What you are asked to do: Retype, word for word, every line from the one holding "[run 3: Yosys" through the one holding "[run 3: logic" in the entries below, both included, and only those lines.

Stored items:
--- START ---

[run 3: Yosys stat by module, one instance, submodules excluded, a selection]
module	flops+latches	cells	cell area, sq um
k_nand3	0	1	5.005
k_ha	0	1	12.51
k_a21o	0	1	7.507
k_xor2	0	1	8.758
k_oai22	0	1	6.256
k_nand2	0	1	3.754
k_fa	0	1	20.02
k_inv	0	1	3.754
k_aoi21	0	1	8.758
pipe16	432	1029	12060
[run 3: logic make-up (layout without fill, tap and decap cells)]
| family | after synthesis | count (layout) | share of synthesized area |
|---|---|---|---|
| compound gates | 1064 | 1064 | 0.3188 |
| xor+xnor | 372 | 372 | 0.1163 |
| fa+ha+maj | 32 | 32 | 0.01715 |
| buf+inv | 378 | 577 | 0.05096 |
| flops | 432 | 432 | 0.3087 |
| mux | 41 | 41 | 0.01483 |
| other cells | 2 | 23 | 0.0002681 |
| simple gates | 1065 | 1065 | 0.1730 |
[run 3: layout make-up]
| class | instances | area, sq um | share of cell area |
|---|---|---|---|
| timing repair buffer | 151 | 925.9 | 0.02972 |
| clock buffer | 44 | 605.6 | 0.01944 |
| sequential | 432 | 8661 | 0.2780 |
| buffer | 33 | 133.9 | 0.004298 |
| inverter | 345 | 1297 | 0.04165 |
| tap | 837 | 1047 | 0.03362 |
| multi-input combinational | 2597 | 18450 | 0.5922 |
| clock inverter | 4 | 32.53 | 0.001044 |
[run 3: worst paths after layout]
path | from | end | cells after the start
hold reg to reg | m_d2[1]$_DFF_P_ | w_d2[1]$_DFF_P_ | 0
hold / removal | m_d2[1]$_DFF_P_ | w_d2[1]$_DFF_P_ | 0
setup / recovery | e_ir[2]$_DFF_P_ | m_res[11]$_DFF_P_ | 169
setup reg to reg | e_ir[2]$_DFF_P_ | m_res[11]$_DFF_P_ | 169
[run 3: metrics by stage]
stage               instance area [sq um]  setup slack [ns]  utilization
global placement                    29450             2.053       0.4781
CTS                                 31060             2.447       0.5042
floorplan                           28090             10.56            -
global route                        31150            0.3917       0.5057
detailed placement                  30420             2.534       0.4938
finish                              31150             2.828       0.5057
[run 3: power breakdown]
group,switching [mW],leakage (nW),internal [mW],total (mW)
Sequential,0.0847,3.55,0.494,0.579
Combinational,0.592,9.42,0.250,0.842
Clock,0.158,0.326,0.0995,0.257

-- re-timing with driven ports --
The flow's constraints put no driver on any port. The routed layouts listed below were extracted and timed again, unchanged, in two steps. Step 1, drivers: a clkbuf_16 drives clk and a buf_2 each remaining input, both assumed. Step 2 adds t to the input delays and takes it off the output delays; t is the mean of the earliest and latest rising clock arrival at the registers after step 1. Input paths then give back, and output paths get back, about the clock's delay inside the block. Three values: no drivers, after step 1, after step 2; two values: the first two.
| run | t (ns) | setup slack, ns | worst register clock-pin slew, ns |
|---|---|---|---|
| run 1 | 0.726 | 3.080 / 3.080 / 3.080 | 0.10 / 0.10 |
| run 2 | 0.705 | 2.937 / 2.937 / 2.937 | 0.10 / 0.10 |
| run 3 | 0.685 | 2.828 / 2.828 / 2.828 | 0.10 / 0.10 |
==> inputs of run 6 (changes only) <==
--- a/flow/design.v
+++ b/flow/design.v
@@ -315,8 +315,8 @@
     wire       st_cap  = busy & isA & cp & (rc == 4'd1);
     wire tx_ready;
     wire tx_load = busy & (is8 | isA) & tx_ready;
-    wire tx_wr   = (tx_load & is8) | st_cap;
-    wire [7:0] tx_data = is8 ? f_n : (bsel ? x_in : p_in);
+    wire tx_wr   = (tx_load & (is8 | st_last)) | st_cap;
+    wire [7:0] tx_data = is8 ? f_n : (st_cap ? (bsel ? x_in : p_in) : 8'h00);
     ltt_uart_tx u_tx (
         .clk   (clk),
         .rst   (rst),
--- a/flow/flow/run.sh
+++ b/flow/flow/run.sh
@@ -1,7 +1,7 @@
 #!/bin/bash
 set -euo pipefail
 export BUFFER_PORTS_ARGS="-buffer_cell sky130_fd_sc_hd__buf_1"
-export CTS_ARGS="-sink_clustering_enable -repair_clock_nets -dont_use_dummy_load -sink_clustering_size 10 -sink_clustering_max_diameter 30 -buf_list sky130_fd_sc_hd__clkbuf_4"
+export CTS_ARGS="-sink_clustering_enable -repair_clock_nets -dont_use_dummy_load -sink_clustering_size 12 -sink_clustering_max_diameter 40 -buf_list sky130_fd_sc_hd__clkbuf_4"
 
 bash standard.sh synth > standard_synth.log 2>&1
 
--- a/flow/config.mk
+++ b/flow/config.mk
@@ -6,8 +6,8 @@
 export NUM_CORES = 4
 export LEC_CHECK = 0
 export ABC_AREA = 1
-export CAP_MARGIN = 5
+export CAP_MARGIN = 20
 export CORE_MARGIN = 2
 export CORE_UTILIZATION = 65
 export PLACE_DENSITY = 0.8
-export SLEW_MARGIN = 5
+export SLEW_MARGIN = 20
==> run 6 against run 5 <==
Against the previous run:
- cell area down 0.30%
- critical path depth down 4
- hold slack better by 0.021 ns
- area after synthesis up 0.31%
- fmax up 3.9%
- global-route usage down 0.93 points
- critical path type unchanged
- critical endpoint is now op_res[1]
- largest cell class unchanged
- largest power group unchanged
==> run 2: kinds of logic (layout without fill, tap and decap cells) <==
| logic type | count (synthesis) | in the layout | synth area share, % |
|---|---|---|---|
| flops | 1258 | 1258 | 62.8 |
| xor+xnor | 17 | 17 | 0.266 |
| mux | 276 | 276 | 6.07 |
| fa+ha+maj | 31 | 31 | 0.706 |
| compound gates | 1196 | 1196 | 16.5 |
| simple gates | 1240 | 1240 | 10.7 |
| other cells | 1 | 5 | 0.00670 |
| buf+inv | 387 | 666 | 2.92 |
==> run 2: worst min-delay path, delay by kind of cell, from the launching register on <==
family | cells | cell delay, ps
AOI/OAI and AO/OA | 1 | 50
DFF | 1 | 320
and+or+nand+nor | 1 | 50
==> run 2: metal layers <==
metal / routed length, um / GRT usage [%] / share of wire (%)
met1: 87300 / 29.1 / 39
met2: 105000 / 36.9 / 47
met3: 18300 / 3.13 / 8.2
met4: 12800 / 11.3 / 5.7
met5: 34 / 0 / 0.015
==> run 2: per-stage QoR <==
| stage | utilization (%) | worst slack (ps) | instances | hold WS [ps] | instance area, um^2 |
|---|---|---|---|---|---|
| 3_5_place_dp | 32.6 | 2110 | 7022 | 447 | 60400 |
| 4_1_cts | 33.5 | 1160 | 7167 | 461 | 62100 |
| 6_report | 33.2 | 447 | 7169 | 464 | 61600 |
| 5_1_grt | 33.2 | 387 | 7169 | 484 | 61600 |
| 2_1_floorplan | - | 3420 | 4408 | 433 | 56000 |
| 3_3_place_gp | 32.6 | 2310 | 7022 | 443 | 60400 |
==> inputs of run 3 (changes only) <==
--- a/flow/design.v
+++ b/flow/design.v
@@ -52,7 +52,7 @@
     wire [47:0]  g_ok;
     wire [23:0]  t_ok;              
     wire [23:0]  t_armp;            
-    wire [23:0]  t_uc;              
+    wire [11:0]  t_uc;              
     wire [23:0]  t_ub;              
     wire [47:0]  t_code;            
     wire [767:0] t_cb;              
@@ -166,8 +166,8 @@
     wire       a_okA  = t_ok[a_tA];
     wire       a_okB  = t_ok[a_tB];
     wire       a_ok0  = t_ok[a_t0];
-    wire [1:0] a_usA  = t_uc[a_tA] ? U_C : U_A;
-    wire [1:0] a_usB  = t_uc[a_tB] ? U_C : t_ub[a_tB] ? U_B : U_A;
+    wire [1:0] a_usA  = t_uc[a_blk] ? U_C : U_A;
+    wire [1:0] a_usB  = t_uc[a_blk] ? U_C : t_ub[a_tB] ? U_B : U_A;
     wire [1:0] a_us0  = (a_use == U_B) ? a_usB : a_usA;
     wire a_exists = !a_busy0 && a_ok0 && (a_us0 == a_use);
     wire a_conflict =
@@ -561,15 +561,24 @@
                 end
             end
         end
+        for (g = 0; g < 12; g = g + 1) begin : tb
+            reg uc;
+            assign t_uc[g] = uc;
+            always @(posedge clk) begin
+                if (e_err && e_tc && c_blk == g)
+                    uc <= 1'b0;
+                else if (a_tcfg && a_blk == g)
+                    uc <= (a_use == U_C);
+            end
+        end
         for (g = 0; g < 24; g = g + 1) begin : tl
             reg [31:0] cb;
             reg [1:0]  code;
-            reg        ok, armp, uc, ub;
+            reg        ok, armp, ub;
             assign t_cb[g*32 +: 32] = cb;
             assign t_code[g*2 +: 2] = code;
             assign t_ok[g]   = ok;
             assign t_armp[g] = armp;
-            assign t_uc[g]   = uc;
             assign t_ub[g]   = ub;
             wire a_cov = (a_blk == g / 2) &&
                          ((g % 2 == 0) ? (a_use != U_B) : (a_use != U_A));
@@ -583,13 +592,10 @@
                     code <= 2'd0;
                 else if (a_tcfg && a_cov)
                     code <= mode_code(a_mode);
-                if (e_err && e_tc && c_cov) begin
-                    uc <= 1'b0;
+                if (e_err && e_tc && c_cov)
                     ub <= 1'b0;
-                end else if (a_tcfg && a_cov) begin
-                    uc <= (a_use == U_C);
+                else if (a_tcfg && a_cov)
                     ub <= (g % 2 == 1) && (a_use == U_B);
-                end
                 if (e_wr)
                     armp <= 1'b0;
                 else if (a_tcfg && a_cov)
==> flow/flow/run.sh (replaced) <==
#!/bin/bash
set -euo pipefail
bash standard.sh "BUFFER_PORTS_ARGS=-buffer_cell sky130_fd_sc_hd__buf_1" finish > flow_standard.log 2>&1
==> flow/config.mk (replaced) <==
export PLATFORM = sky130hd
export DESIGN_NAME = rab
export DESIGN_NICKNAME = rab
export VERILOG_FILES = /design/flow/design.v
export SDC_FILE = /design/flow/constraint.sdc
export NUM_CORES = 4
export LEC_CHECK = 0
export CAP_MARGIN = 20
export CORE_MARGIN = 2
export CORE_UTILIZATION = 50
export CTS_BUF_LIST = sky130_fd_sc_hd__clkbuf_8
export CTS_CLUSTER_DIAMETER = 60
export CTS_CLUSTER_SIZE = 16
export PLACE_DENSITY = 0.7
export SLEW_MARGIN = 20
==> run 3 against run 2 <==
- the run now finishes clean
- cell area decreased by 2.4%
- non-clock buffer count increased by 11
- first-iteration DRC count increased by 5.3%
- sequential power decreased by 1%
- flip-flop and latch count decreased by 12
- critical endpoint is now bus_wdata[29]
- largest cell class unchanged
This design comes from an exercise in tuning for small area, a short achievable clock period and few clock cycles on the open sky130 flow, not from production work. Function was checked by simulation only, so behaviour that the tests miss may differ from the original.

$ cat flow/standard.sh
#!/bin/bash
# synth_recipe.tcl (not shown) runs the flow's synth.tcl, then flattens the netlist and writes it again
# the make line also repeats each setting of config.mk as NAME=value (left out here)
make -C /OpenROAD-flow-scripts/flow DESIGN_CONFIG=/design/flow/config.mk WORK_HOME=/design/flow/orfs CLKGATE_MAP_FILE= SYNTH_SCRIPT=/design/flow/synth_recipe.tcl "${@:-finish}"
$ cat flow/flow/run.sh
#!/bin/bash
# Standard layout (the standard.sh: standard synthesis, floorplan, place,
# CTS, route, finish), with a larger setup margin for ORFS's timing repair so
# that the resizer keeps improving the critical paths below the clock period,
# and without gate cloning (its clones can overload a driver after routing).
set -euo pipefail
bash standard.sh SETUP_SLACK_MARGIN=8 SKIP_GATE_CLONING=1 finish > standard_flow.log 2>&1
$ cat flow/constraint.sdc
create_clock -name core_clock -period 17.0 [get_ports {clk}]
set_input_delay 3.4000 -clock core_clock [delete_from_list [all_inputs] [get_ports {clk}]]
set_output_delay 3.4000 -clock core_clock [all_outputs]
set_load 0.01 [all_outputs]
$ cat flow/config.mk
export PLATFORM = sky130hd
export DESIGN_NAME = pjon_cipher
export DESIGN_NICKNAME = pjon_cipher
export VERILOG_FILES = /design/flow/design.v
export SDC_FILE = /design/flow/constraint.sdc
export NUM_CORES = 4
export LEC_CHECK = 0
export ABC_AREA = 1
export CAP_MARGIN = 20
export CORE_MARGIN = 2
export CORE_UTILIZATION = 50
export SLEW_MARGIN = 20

--- END ---
--- START ---

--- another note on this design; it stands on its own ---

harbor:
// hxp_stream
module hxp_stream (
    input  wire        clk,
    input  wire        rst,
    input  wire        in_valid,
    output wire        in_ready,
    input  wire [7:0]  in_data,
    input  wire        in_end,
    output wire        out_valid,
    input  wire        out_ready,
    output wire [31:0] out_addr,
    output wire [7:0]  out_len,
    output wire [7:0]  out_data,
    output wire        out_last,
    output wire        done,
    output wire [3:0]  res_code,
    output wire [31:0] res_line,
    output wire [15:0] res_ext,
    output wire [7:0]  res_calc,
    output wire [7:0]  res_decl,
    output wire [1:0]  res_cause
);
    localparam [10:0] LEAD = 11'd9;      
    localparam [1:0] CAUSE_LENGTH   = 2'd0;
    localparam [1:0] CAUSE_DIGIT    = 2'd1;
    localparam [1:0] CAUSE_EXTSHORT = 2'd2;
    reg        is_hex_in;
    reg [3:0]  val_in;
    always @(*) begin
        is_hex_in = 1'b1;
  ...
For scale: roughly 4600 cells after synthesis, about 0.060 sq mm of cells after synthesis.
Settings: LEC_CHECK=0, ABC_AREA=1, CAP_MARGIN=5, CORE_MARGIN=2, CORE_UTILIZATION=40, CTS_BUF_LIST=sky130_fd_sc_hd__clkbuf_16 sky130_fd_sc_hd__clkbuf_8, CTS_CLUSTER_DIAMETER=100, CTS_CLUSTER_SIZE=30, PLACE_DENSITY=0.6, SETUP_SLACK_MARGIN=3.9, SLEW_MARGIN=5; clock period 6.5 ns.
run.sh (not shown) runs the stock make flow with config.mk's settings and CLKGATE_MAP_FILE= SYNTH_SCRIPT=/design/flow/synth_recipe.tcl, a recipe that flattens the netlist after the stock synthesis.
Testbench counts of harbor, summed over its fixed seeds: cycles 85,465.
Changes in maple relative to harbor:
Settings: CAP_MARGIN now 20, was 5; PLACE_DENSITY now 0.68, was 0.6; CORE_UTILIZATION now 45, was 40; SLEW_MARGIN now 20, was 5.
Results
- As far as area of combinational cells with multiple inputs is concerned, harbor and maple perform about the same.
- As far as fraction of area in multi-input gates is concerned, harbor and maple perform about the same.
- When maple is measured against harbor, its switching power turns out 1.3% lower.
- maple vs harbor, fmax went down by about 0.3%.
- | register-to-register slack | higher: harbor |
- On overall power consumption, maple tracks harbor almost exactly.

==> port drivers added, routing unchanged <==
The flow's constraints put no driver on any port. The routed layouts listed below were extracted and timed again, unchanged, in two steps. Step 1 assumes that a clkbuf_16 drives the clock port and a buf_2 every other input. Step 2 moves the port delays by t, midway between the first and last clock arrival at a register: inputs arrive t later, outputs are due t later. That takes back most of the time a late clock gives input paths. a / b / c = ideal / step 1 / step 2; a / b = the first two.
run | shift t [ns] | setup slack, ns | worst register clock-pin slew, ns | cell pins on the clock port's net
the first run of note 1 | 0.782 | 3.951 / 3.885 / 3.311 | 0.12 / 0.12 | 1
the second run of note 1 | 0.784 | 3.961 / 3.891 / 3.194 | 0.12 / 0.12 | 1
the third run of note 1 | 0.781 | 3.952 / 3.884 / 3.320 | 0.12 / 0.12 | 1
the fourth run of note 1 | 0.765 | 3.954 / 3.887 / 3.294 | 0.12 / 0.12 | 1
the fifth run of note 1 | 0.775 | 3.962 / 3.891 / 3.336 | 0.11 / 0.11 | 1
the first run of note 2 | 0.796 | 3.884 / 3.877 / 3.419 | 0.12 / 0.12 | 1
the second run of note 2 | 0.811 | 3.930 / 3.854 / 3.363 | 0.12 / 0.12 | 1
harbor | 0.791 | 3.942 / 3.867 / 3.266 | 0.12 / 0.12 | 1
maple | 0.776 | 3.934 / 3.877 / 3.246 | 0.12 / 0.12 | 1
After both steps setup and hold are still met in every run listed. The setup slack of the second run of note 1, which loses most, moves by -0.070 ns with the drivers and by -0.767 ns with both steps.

--- END ---

Response below:
[run 3: Yosys stat by module, one instance, submodules excluded, a selection]
module	flops+latches	cells	cell area, sq um
k_nand3	0	1	5.005
k_ha	0	1	12.51
k_a21o	0	1	7.507
k_xor2	0	1	8.758
k_oai22	0	1	6.256
k_nand2	0	1	3.754
k_fa	0	1	20.02
k_inv	0	1	3.754
k_aoi21	0	1	8.758
pipe16	432	1029	12060
[run 3: logic make-up (layout without fill, tap and decap cells)]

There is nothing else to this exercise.